# [Exercise instructions]
From the listing below, set down exactly the lines between the one holding "cells by family" and the one holding "sta,fmax,370,MHz", inclusive. No other line is wanted.

# [Input records]
+===+

==> src/rtl/mc_pkg.sv <==
// mc_pkg: shared types and encodings for the multicycle controller.
package mc_pkg;
  localparam int MC_MEM_TIMEOUT = 15;
  typedef enum logic [2:0] {
    S_FETCH  = 3'd0,
    S_DECODE = 3'd1,
    S_EXEC   = 3'd2,
    S_MEM    = 3'd3,
    S_WB     = 3'd4,
    S_ERR    = 3'd5
  } state_e;
  typedef enum logic [3:0] {
    K_NOP, K_ALU, K_LW, K_SW, K_BEQ, K_BNE, K_J, K_JR, K_JAL, K_JALR
  } kind_e;
  localparam logic [5:0] OP_RTYPE = 6'b000000;
  localparam logic [5:0] OP_J     = 6'b000010;
  localparam logic [5:0] OP_JAL   = 6'b000011;
  localparam logic [5:0] OP_BEQ   = 6'b000100;
  localparam logic [5:0] OP_BNE   = 6'b000101;
  localparam logic [5:0] OP_ADDI  = 6'b001000;
  localparam logic [5:0] OP_LW    = 6'b100011;
  localparam logic [5:0] OP_SW    = 6'b101011;
  localparam logic [5:0] FN_JR    = 6'b001000;
  localparam logic [5:0] FN_JALR  = 6'b001001;
  localparam logic [5:0] FN_ADD   = 6'b100000;
  localparam logic [5:0] FN_SUB   = 6'b100010;
  localparam logic [5:0] FN_AND   = 6'b100100;
  localparam logic [5:0] FN_OR    = 6'b100101;
  localparam logic [5:0] FN_SLT   = 6'b101010;
  localparam logic [4:0] ALU_NONE = 5'd0;
  localparam logic [4:0] ALU_ADD  = 5'd1;
  localparam logic [4:0] ALU_SUB  = 5'd2;
  localparam logic [4:0] ALU_AND  = 5'd3;
  localparam logic [4:0] ALU_OR   = 5'd4;
  localparam logic [4:0] ALU_SLT  = 5'd5;
  localparam logic [1:0] PC_SEQ = 2'b00;
  localparam logic [1:0] PC_BR  = 2'b01;
  localparam logic [1:0] PC_JMP = 2'b10;
  localparam logic [1:0] PC_REG = 2'b11;
  localparam logic [1:0] WA_RD  = 2'b00;
  localparam logic [1:0] WA_RT  = 2'b01;
  localparam logic [1:0] WA_RA  = 2'b10;
  localparam logic [1:0] WD_ALU = 2'b00;
  localparam logic [1:0] WD_PC4 = 2'b01;
  localparam logic [1:0] WD_MEM = 2'b10;
  typedef struct packed {
    logic [1:0] wasel;
    logic [1:0] wdsel;
    logic [1:0] asel;
    logic       bsel;
    logic       sgnext;
    logic [4:0] alufn;
  } ctl_t;
  function automatic ctl_t mk_ctl(logic [1:0] wa, logic [1:0] wd, logic b, logic s, logic [4:0] fn);
    return '{wasel: wa, wdsel: wd, asel: 2'b00, bsel: b, sgnext: s, alufn: fn};
  endfunction
endpackage

==> src/rtl/mc_decode.sv <==
// mc_decode: combinational op/func decode into datapath controls, instruction kind and legal flag.
module mc_decode import mc_pkg::*; (
  input  logic [5:0] op,
  input  logic [5:0] func,
  output ctl_t       ctl,
  output kind_e      kind,
  output logic       legal
);
  always_comb begin
    ctl = '0;
    kind = K_NOP;
    legal = 1'b1;
    case (op)
      OP_RTYPE:
        case (func)
          FN_ADD:  begin kind = K_ALU; ctl = mk_ctl(WA_RD, WD_ALU, 1'b0, 1'b0, ALU_ADD); end
          FN_SUB:  begin kind = K_ALU; ctl = mk_ctl(WA_RD, WD_ALU, 1'b0, 1'b0, ALU_SUB); end
          FN_AND:  begin kind = K_ALU; ctl = mk_ctl(WA_RD, WD_ALU, 1'b0, 1'b0, ALU_AND); end
          FN_OR:   begin kind = K_ALU; ctl = mk_ctl(WA_RD, WD_ALU, 1'b0, 1'b0, ALU_OR); end
          FN_SLT:  begin kind = K_ALU; ctl = mk_ctl(WA_RD, WD_ALU, 1'b0, 1'b0, ALU_SLT); end
          FN_JR:   kind = K_JR;
          FN_JALR: begin kind = K_JALR; ctl = mk_ctl(WA_RD, WD_PC4, 1'b0, 1'b0, ALU_NONE); end
          default: legal = 1'b0;
        endcase
      OP_ADDI: begin kind = K_ALU; ctl = mk_ctl(WA_RT, WD_ALU, 1'b1, 1'b1, ALU_ADD); end
      OP_LW:   begin kind = K_LW; ctl = mk_ctl(WA_RT, WD_MEM, 1'b1, 1'b1, ALU_ADD); end
      OP_SW:   begin kind = K_SW; ctl = mk_ctl(WA_RD, WD_ALU, 1'b1, 1'b1, ALU_ADD); end
      OP_BEQ:  begin kind = K_BEQ; ctl = mk_ctl(WA_RD, WD_ALU, 1'b0, 1'b1, ALU_SUB); end
      OP_BNE:  begin kind = K_BNE; ctl = mk_ctl(WA_RD, WD_ALU, 1'b0, 1'b1, ALU_SUB); end
      OP_J:    kind = K_J;
      OP_JAL:  begin kind = K_JAL; ctl = mk_ctl(WA_RA, WD_PC4, 1'b0, 1'b0, ALU_NONE); end
      default: legal = 1'b0;
    endcase
  end
endmodule

==> src/rtl/mc_controller.sv <==
// mc_controller: multicycle FSM with memory wait timeout and sticky error.
// Define MC_TRAP_EN to trap unknown instructions into ERR instead of running them as NOPs.
module mc_controller import mc_pkg::*; #(
  parameter int MEM_TIMEOUT = MC_MEM_TIMEOUT,
  parameter int ALUFN_W     = 5
) (
  input  logic               clk,
  input  logic               reset_n,
  input  logic               enable,
  input  logic [5:0]         op,
  input  logic [5:0]         func,
  input  logic               Z,
  input  logic               mem_ack,
  output logic               mem_req,
  output logic               mem_wr,
  output logic               iord,
  output logic               ir_we,
  output logic               pc_we,
  output logic               werf,
  output logic [1:0]         pcsel,
  output logic [1:0]         wasel,
  output logic [1:0]         wdsel,
  output logic [1:0]         asel,
  output logic               bsel,
  output logic               sgnext,
  output logic [ALUFN_W-1:0] alufn,
  output logic [2:0]         state,
  output logic               err
);
  localparam logic [7:0] TMO = 8'(MEM_TIMEOUT);
  state_e     state_q, state_d;
  kind_e      kind_q, kind_d, dec_kind;
  ctl_t       ctl_q, ctl_d, dec_ctl, ctl_o;
  logic [7:0] wcnt_q, wcnt_d;
  logic       err_q, err_d, dec_legal, waiting;
  mc_decode u_dec (.op(op), .func(func), .ctl(dec_ctl), .kind(dec_kind), .legal(dec_legal));
  always_comb begin
    state_d = state_q;
    kind_d = kind_q;
    ctl_d = ctl_q;
    wcnt_d = wcnt_q;
    err_d = err_q;
    mem_req = 1'b0;
    mem_wr = 1'b0;
    ir_we = 1'b0;
    pc_we = 1'b0;
    werf = 1'b0;
    pcsel = PC_SEQ;
    waiting = 1'b0;
    if (enable) begin
      case (state_q)
        S_FETCH: begin
          mem_req = 1'b1;
          ir_we = mem_ack;
          state_d = mem_ack ? S_DECODE : S_FETCH;
        end
        S_DECODE: begin
          kind_d = dec_legal ? dec_kind : K_NOP;
          ctl_d = dec_ctl;
          state_d = S_EXEC;
`ifdef MC_TRAP_EN
          if (!dec_legal) begin
            state_d = S_ERR;
            err_d = 1'b1;
          end
`endif
        end
        S_EXEC:
          case (kind_q)
            K_LW, K_SW: state_d = S_MEM;
            K_ALU, K_JAL, K_JALR: state_d = S_WB;
            default: begin
              pc_we = 1'b1;
              pcsel = (kind_q == K_BEQ) ? (Z ? PC_BR : PC_SEQ) :
                      (kind_q == K_BNE) ? (Z ? PC_SEQ : PC_BR) :
                      (kind_q == K_J)   ? PC_JMP :
                      (kind_q == K_JR)  ? PC_REG : PC_SEQ;
              state_d = S_FETCH;
            end
          endcase
        S_MEM: begin
          mem_req = 1'b1;
          mem_wr = (kind_q == K_SW);
          pc_we = mem_ack && (kind_q == K_SW);
          state_d = !mem_ack ? S_MEM : (kind_q == K_SW) ? S_FETCH : S_WB;
        end
        S_WB: begin
          werf = 1'b1;
          pc_we = 1'b1;
          pcsel = (kind_q == K_JAL) ? PC_JMP : (kind_q == K_JALR) ? PC_REG : PC_SEQ;
          state_d = S_FETCH;
        end
        S_ERR: ;
        default: begin
          state_d = S_ERR;
          err_d = 1'b1;
        end
      endcase
      // An ack ends the wait; any other state clears it because mem_req is low there.
      waiting = mem_req && !mem_ack;
      wcnt_d = waiting ? wcnt_q + 8'd1 : 8'd0;
      if (waiting && wcnt_d == TMO) begin
        state_d = S_ERR;
        err_d = 1'b1;
        wcnt_d = 8'd0;
      end
    end
  end
  always_ff @(posedge clk or negedge reset_n)
    if (!reset_n) begin
      state_q <= S_FETCH;
      kind_q <= K_NOP;
      ctl_q <= '0;
      wcnt_q <= '0;
      err_q <= 1'b0;
    end else begin
      state_q <= state_d;
      kind_q <= kind_d;
      ctl_q <= ctl_d;
      wcnt_q <= wcnt_d;
      err_q <= err_d;
    end
  // Selects follow the live decode in DECODE, then the latched copy until the instruction ends.
  assign ctl_o = (state_q == S_DECODE) ? dec_ctl :
                 (state_q == S_FETCH || state_q == S_ERR) ? ctl_t'('0) : ctl_q;
  assign iord = (state_q == S_MEM);
  assign wasel = ctl_o.wasel;
  assign wdsel = ctl_o.wdsel;
  assign asel = ctl_o.asel;
  assign bsel = ctl_o.bsel;
  assign sgnext = ctl_o.sgnext;
  assign alufn = ALUFN_W'(ctl_o.alufn);
  assign state = state_q;
  assign err = err_q;
endmodule

==> config.mk <==
export PLATFORM = sky130hd
export DESIGN_NAME = mc_controller
export DESIGN_NICKNAME = d
export VERILOG_FILES = /design/src/rtl/mc_pkg.sv /design/src/rtl/mc_decode.sv /design/src/rtl/mc_controller.sv
export SDC_FILE = /design/constraint.sdc
export NUM_CORES = 1
export LEC_CHECK = 0
export CAP_MARGIN = 20
export CORE_ASPECT_RATIO = 0.7
export CORE_UTILIZATION = 54
export CTS_CLUSTER_DIAMETER = 200
export DETAILED_ROUTE_END_ITERATION = 16
export GPL_ROUTABILITY_DRIVEN = 1
export PLACE_DENSITY_LB_ADDON = 0.08
export SYNTH_ARGS = -nofsm -noshare
export SYNTH_HDL_FRONTEND = slang
export SYNTH_SLANG_ARGS = --single-unit
==> constraint.sdc <==
create_clock -name clk -period 4.2 [get_ports clk]
set_input_delay 0.42 -clock clk [delete_from_list [all_inputs] [get_ports clk]]
set_output_delay 0.42 -clock clk [all_outputs]
set_load 0.02 [all_outputs]
==> run_results.csv, run 1 <==
group,metric,value,unit
outcome,outcome,"finished clean",
clocking,cts_sinks,25,
finish,final_common_cell,"nand2_1",
setup_path,arrival,2870,ps
finish,area_delta_synth_final,21.8,%
clocking,cts_buffers,3,
sta,fmax,304,MHz
synth,synth_cell_types,53,
setup_path,cp-end-kind,"output pin",
clocking,cts_setup_buffers,0,
synth,syn-mean-instance-area,7.62,µm²
setup_path,worstPathCellList,"clkdlybuf4s50_1, or3_4, nor4_4, nand3_2, o31a_1, o21ai_1, clkdlybuf4s50_1",
pwr,power_density,463,mW/mm²
synth,yosysWarnings,0,
setup_path,cp_data_required_time,3780,ps
synth,synth_top_cell_area_share,34.2,%
routing,wl_per_cell,13.8,µm
clocking,clockBufferDepth,2,
pwr,p_clk_share,14.1,%
routing,wirelength,4260,µm
pwr,combPwrFrac,47.2,%
pwr,p_leak,0.883,nW
clocking,cts_tree,"done",
grt,grt_pass1_vias,1519,
setup_path,cp_slowest_cell,"clkdlybuf4s50_1",
clocking,clkLatencyLatePin,280,ps
sta,tns,0,ps
routing,first_iter_violations,118,
routing,drc_errors,0,
clocking,cts_resized,0,
routing,vias_per_cell,5.77,
sta,final.setup_skew,5.36,ps
place,dp.cells,305,
sta,setup_viol,0,
place,detailed_place_hpwl,3180,µm
pwr,seqPwrFrac,38.7,%
setup_path,crit_fanout,7,
floorplanning,dieArea,0.00363,mm²
routing,antenna_left,0,
sta,worst_pin_slew,550,ps
synth,yosys_register_bits,25,
pwr,netSwitchingFraction,44.5,%
clocking,cts_hold_buf,0,
sta,hold_slack,459,ps
finish,final_cells,309,
finish,layout_common_cells,"nand2_1 (45), clkdlybuf4s50_1 (37), o21ai_0 (25), dfrtp_1 (25), nor2_1 (24)",
place,portBuffers,37,
grt,grt_max_degree,26,
synth,yosysSeqAreaShare,34.2,%
clocking,cts_root_buf,"clkbuf_8",
synth,async_reset_ff_share,100,%
setup_path,start_kind,"input pin",
setup_path,cpMostUsedCell,"clkdlybuf4s50_1",
floorplanning,start_util,57.3,%
sta,fin_crit,3290,ps
routing,drt_pass1_iterations,5,
clocking,cts_max_level,1,
pwr,p_switching,459,µW
setup_path,worstSetupPathType,"in -> out",
finish,final_area,0.00223,mm²
clocking,clkTransAtPathRegs,80,ps
floorplanning,row_count,17,
pwr,intPower,573,µW
finish,drive_gt1_share,5.54,%
finish,nets,290,
floorplanning,die_h,50.7,µm
place,place_congestion,0.901,
grt,antenna_found_initial,0,
setup_path,slowest_delay,610,ps
synth,synth-main-ff-cell,"dfrtp_1",
grt,grt_pass1_wl,7130,µm
sta,finalHoldViolations,0,
sta,relSlewSlack,63.3,%
synth,syn_inst,240,
sta,rsz0062_at_grt,"no",
floorplanning,io_pins,42,
grt,grt.total_usage,25.5,%
sta,finalCritPeriodShare,78.4,%
synth,yosysTopAreaCell,"dfrtp_1",
routing,vias,1784,
synth,synth_area,0.00183,mm²
synth,synth_edf_count,0,
sta,slew_violations,0,
finish,post-route-util,69.8,%
pwr,vdd_drop_max,0.000266,V
grt,grt_remaining_overflow,0,
min_path,hold_path_class,"reg -> reg",
place,dpl_cell_area,0.00218,mm²
floorplanning,coreArea,0.00319,mm²
synth,synth_area_leaders,"dfrtp_1 (34%), nand2_1 (9.2%), o21ai_0 (6.8%)",
flow_run,drv_cap,0,
floorplanning,die_x,71.5,µm
finish,antennaDiodeCount,0,
==> cell usage after synthesis (all sizes together), types with 2 or more instances <==
library cell  number
o22ai              2
o31ai              4
buf                7
nand2             45
nand2b             3
or4                2
nand4              4
a31oi              6
xnor2              5
o22a               2
o211ai             4
nor3               5
a21oi              7
a22o               2
and3               3
nor2              24
o21ai             29
nor4               5
inv               13
xor2               2
or2                2
a21o               3
clkbuf             8
nand3              5
or3                4
dfrtp             25
nor3b              2
==> power groups by stage <==
stage          logic, mW  registers [mW]  clock network [mW]
2_1_floorplan      0.361           0.367                   0
3_3_place_gp       0.480           0.401                   0
3_5_place_dp       0.486           0.403                   0
4_1_cts            0.489           0.397               0.149
5_1_grt            0.543           0.412               0.157
6_report           0.487           0.399               0.146
==> per-layer routing <==
layer	vias to the layer above	share of wire [%]	GRT usage, %
li1	902	-	-
met1	830	51	38.3
met2	47	42	38.1
met3	5	5.9	5.22
met4	0	0.82	4.90
met5	-	0	0
==> sequential cells by signal (all words and copies together) (netlist names) <==
| signal | cells |
|---|---|
| kind_q | 4 |
| state | 3 |
| wcnt_q | 8 |
| ctl_q | 9 |
| err | 1 |
==> per-stage QoR <==
step           setup WS (ps)  power [mW]
2_1_floorplan           1880       0.729
5_1_grt                  821        1.11
3_5_place_dp             928       0.888
3_3_place_gp             938       0.880
6_report                 906        1.03
4_1_cts                  926        1.03
==> final timing paths <==
kind | startpoint | to | slack [ps] | depth (start not counted)
setup / recovery | op[4] | alufn[0] | 910 | 7
hold / removal | err | err | 460 | 1
setup reg to reg | state[0] | wcnt_q[3] | 2060 | 6
hold reg to reg | err | err | 460 | 1
max in group asynchronous | reset_n | err | 3450 | 2
min in group asynchronous | reset_n | ctl_q[0] | 500 | 2
==> worst max-delay path: cells and delay by family <==
family | cells | cell delay (ps)
AOI/OAI and AO/OA | 2 | 430
and+or+nand+nor | 3 | 870
buffers and inverters | 2 | 1150
==> cells by family (layout without fill, tap and decap cells) <==
family                   Yosys count  count (layout)  synth area share [%]
buffers and inverters             29              57                  7.87
adder cells (fa/ha/maj)            1               1                 0.684
AND/OR/NAND/NOR                  110             110                  30.9
AO/OA/AOI/OAI                     67              67                  22.7
other                              1               4                 0.205
XOR/XNOR                           7               7                  3.35
flip-flops                        25              25                  34.2
==> cell type report <==
| class | instances | area (µm²) |
|---|---|---|
| Inverter | 14 | 52.6 |
| Sequential cell | 25 | 626 |
| Clock buffer | 3 | 41.3 |
| Clock inverter | 1 | 5.00 |
| Multi-Input combinational cell | 189 | 1070 |
| Timing Repair Buffer | 39 | 385 |
| Tap cell | 38 | 47.5 |
| Fill cell | 274 | 963 |
Power figures use the tool's default switching activity.
==> run 2, diff against run 1 <==
--- a/config.mk
+++ b/config.mk
@@ -7,7 +7,7 @@
 export LEC_CHECK = 0
 export CAP_MARGIN = 20
 export CORE_ASPECT_RATIO = 0.7
-export CORE_UTILIZATION = 54
+export CORE_UTILIZATION = 45
 export CTS_CLUSTER_DIAMETER = 200
 export DETAILED_ROUTE_END_ITERATION = 16
 export GPL_ROUTABILITY_DRIVEN = 1
==> constraint.sdc (replaced) <==
create_clock -name clk -period 2.8 [get_ports clk]
set_input_delay 0.28 -clock clk [delete_from_list [all_inputs] [get_ports clk]]
set_output_delay 0.28 -clock clk [all_outputs]
set_load 0.02 [all_outputs]
==> run_results.csv, run 2 (synthesis gave the netlist of run 1 again) <==
group,metric,value,unit
outcome,outcome,"finished clean",
routing,drt_pass1_iterations,4,
finish,post-route-util,64.0,%
finish,area_delta_synth_final,29.3,%
grt,grt_pass1_vias,1617,
grt,grt.total_usage,23.1,%
routing,wirelength,4690,µm
pwr,finalPower,1.62,mW
grt,grt_pass1_wl,7850,µm
sta,fmax,370,MHz
setup_path,worstPathCellList,"clkdlybuf4s50_1, or2_2, nor4_4, buf_4, o211ai_1, o21ai_0, clkdlybuf4s50_1",
floorplanning,io_pins,42,
floorplanning,coreArea,0.00369,mm²
clocking,cts_buffers,3,
finish,final_common_cell,"nand2_1",
floorplanning,die_h,55.3,µm
clocking,cts_resized,1,
setup_path,crit_fanout,5,
clocking,clockBufferDepth,2,
clocking,cts_root_buf,"clkbuf_8",
finish,nets,304,
grt,grt_max_degree,26,
routing,wl_per_cell,14.0,µm
clocking,cts_hold_buf,0,
finish,n_fill_cell,332,
sta,relSlewSlack,64.0,%
floorplanning,die_x,78.2,µm
pwr,p_leak,1.03,nW
sta,fin_crit,2700,ps
sta,setup_viol,0,
pwr,vdd_drop_max,0.000372,V
finish,largest_reg_flops,9,
clocking,clkTransAtPathRegs,90,ps
grt,grt_remaining_overflow,0,
finish,top_regs,"ctl_q (9), wcnt_q (8), kind_q (4)",
setup_path,slowest_delay,640,ps
finish,drive_gt1_share,9.82,%
setup_path,start_kind,"input pin",
sta,final.setup_skew,9.78,ps
min_path,hold_path_class,"in -> async",
grt,antenna_found_initial,0,
routing,vias_per_cell,5.49,
sta,finalCritPeriodShare,96.4,%
setup_path,cp_slowest_cell,"clkdlybuf4s50_1",
sta,finalHoldViolations,0,
place,detailed_place_hpwl,3530,µm
place,portBuffers,37,
clocking,cts_max_level,1,
clocking,clkLatencyLatePin,280,ps
floorplanning,dieArea,0.00433,mm²
routing,drc_errors,0,
clocking,cts_sinks,25,
clocking,cts_setup_buffers,0,
flow_run,drv_cap,0,
floorplanning,row_count,18,
setup_path,cp_data_required_time,2520,ps
clocking,cts_tree,"done",
finish,layout_common_cells,"nand2_1 (45), clkdlybuf4s50_1 (32), o21ai_0 (25), dfrtp_1 (25), nor2_1 (24)",
finish,final_area,0.00236,mm²
sta,rsz0062_at_grt,"no",
routing,antenna_left,0,
finish,antennaDiodeCount,0,
setup_path,worstSetupPathType,"in -> out",
place,place_congestion,0.902,
setup_path,arrival,2420,ps
pwr,power_density,684,mW/mm²
sta,worst_pin_slew,540,ps
routing,first_iter_violations,97,
setup_path,cp-end-kind,"output pin",
routing,vias,1839,
floorplanning,start_util,49.5,%
place,dpl_cell_area,0.00230,mm²
sta,slew_violations,0,
setup_path,r2r_cells,7,
setup_path,cpMostUsedCell,"clkdlybuf4s50_1",
finish,top_register,"ctl_q",
run 2: cell types whose count changed in the layout (fill, tap and decap cells not counted):
cell and change:
buf_4 +14, clkdlybuf4s50_1 -5, dlymetal6s2s_1 +4, clkbuf_1 +1, clkinv_2 -1, dlygate4sd2_1 +1, nor4b_2 -1, nor4b_4 +1
run 2: per-layer routing:
layer / wire, µm / GRT usage [%]
met5: 0 / 0
met4: 11 / 5.56
met3: 327 / 5.62
met2: 1830 / 30.7
met1: 2520 / 36.7
run 2: path summary, 6_finish.rpt:
path	from	endpoint	slack (ps)
min	reset_n	ctl_q[2]	350
max in group asynchronous	reset_n	ctl_q[6]	2190
max	op[5]	alufn[2]	100
max reg2reg	state[0]	wcnt_q[3]	690
min reg2reg	err	err	470
min in group clk	err	err	470
run 2: cell type report:
type,instances,area [µm²],area share [%]
Timing Repair Buffer,53,499,21.1
Sequential cell,25,626,26.5
Tap cell,50,62.6,2.65
Inverter,14,52.6,2.22
Clock buffer,4,45.0,1.91
Multi-Input combinational cell,189,1080,45.6
run 2: worst max-delay path, delay by kind of cell:
kind	cells	cell delay, ps
buffers and inverters	3	1240
AO/OA/AOI/OAI	2	260
AND/OR/NAND/NOR	2	630
run 2: per-stage QoR:
stage | setup TNS (ps) | std cells | hold WS (ps) | worst slack (ps)
2_1_floorplan | 0 | 243 | -15.6 | 618
3_3_place_gp | 0 | 331 | 450 | 59.7
3_5_place_dp | -31.6 | 331 | 449 | -31.6
4_1_cts | 0 | 335 | 364 | 27.3
5_1_grt | 0 | 335 | 372 | 12.5
6_report | 0 | 335 | 348 | 100
run 2: where the power goes:
part           internal, mW  leakage, nW  switching, mW
clock                 0.102       0.0228          0.118
combinational         0.350        0.676          0.493
sequential            0.449        0.333          0.106
total                 0.900         1.03          0.717
==> run 3, diff against run 2 <==
--- a/config.mk
+++ b/config.mk
@@ -9,6 +9,7 @@
 export CORE_ASPECT_RATIO = 0.7
 export CORE_UTILIZATION = 45
 export CTS_CLUSTER_DIAMETER = 200
+export CTS_CLUSTER_SIZE = 24
 export DETAILED_ROUTE_END_ITERATION = 16
 export GPL_ROUTABILITY_DRIVEN = 1
 export PLACE_DENSITY_LB_ADDON = 0.08
==> results of run 3 <==
The final DEF is identical to that of run 2; final timing and power are the same.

+===+

# [Response to the exercise]
==> cells by family (layout without fill, tap and decap cells) <==
family                   Yosys count  count (layout)  synth area share [%]
buffers and inverters             29              57                  7.87
adder cells (fa/ha/maj)            1               1                 0.684
AND/OR/NAND/NOR                  110             110                  30.9
AO/OA/AOI/OAI                     67              67                  22.7
other                              1               4                 0.205
XOR/XNOR                           7               7                  3.35
flip-flops                        25              25                  34.2
==> cell type report <==
| class | instances | area (µm²) |
|---|---|---|
| Inverter | 14 | 52.6 |
| Sequential cell | 25 | 626 |
| Clock buffer | 3 | 41.3 |
| Clock inverter | 1 | 5.00 |
| Multi-Input combinational cell | 189 | 1070 |
| Timing Repair Buffer | 39 | 385 |
| Tap cell | 38 | 47.5 |
| Fill cell | 274 | 963 |
Power figures use the tool's default switching activity.
==> run 2, diff against run 1 <==
--- a/config.mk
+++ b/config.mk
@@ -7,7 +7,7 @@
 export LEC_CHECK = 0
 export CAP_MARGIN = 20
 export CORE_ASPECT_RATIO = 0.7
-export CORE_UTILIZATION = 54
+export CORE_UTILIZATION = 45
 export CTS_CLUSTER_DIAMETER = 200
 export DETAILED_ROUTE_END_ITERATION = 16
 export GPL_ROUTABILITY_DRIVEN = 1
==> constraint.sdc (replaced) <==
create_clock -name clk -period 2.8 [get_ports clk]
set_input_delay 0.28 -clock clk [delete_from_list [all_inputs] [get_ports clk]]
set_output_delay 0.28 -clock clk [all_outputs]
set_load 0.02 [all_outputs]
==> run_results.csv, run 2 (synthesis gave the netlist of run 1 again) <==
group,metric,value,unit
outcome,outcome,"finished clean",
routing,drt_pass1_iterations,4,
finish,post-route-util,64.0,%
finish,area_delta_synth_final,29.3,%
grt,grt_pass1_vias,1617,
grt,grt.total_usage,23.1,%
routing,wirelength,4690,µm
pwr,finalPower,1.62,mW
grt,grt_pass1_wl,7850,µm
sta,fmax,370,MHz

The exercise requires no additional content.